**What you need to do:**
Every line of the material must be set down again without alteration.

**Source material:**

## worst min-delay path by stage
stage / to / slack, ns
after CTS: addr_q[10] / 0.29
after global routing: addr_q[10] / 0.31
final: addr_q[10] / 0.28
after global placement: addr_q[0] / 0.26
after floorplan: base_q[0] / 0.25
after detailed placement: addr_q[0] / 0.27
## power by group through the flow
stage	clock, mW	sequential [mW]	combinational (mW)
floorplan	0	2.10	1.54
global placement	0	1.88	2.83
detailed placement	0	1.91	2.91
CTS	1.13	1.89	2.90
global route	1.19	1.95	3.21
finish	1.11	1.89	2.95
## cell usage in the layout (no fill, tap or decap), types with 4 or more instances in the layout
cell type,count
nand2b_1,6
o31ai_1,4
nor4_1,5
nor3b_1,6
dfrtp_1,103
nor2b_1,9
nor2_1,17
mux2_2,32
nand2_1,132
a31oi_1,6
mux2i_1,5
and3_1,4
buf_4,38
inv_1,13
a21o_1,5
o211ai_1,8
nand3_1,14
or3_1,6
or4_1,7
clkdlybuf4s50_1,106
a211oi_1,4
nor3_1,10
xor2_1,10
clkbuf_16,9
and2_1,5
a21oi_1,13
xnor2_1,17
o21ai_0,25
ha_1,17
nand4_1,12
$ cat config.mk
export PLATFORM = sky130hd
export DESIGN_NAME = adder_driver
export DESIGN_NICKNAME = d
export VERILOG_FILES = /design/src/rtl/adder_driver.sv
export SDC_FILE = /design/constraint.sdc
export NUM_CORES = 1
export LEC_CHECK = 0
export BUFFER_PORTS_ARGS = -buffer_cell sky130_fd_sc_hd__buf_2
export CAP_MARGIN = 25
export CORE_MARGIN = 3
export CORE_UTILIZATION = 60
export CTS_BUF_LIST = sky130_fd_sc_hd__clkbuf_4
export CTS_CLUSTER_DIAMETER = 60
export DETAILED_ROUTE_END_ITERATION = 10
export PLACE_DENSITY = 0.86
export SLEW_MARGIN = 10
export SYNTH_ARGS = -nofsm -noshare
export SYNTH_HDL_FRONTEND = slang
export SYNTH_SLANG_ARGS = --single-unit
$ cat constraint.sdc
create_clock -name clk_i -period 6.85 [get_ports clk_i]
set_input_delay 2.055 -clock clk_i [delete_from_list [all_inputs] [get_ports clk_i]]
set_output_delay 2.055 -clock clk_i [all_outputs]
set_load 0.005 [all_outputs]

**Solution to this task:**
## worst min-delay path by stage
stage / to / slack, ns
after CTS: addr_q[10] / 0.29
after global routing: addr_q[10] / 0.31
final: addr_q[10] / 0.28
after global placement: addr_q[0] / 0.26
after floorplan: base_q[0] / 0.25
after detailed placement: addr_q[0] / 0.27
## power by group through the flow
stage	clock, mW	sequential [mW]	combinational (mW)
floorplan	0	2.10	1.54
global placement	0	1.88	2.83
detailed placement	0	1.91	2.91
CTS	1.13	1.89	2.90
global route	1.19	1.95	3.21
finish	1.11	1.89	2.95
## cell usage in the layout (no fill, tap or decap), types with 4 or more instances in the layout
cell type,count
nand2b_1,6
o31ai_1,4
nor4_1,5
nor3b_1,6
dfrtp_1,103
nor2b_1,9
nor2_1,17
mux2_2,32
nand2_1,132
a31oi_1,6
mux2i_1,5
and3_1,4
buf_4,38
inv_1,13
a21o_1,5
o211ai_1,8
nand3_1,14
or3_1,6
or4_1,7
clkdlybuf4s50_1,106
a211oi_1,4
nor3_1,10
xor2_1,10
clkbuf_16,9
and2_1,5
a21oi_1,13
xnor2_1,17
o21ai_0,25
ha_1,17
nand4_1,12
$ cat config.mk
export PLATFORM = sky130hd
export DESIGN_NAME = adder_driver
export DESIGN_NICKNAME = d
export VERILOG_FILES = /design/src/rtl/adder_driver.sv
export SDC_FILE = /design/constraint.sdc
export NUM_CORES = 1
export LEC_CHECK = 0
export BUFFER_PORTS_ARGS = -buffer_cell sky130_fd_sc_hd__buf_2
export CAP_MARGIN = 25
export CORE_MARGIN = 3
export CORE_UTILIZATION = 60
export CTS_BUF_LIST = sky130_fd_sc_hd__clkbuf_4
export CTS_CLUSTER_DIAMETER = 60
export DETAILED_ROUTE_END_ITERATION = 10
export PLACE_DENSITY = 0.86
export SLEW_MARGIN = 10
export SYNTH_ARGS = -nofsm -noshare
export SYNTH_HDL_FRONTEND = slang
export SYNTH_SLANG_ARGS = --single-unit
$ cat constraint.sdc
create_clock -name clk_i -period 6.85 [get_ports clk_i]
set_input_delay 2.055 -clock clk_i [delete_from_list [all_inputs] [get_ports clk_i]]
set_output_delay 2.055 -clock clk_i [all_outputs]
set_load 0.005 [all_outputs]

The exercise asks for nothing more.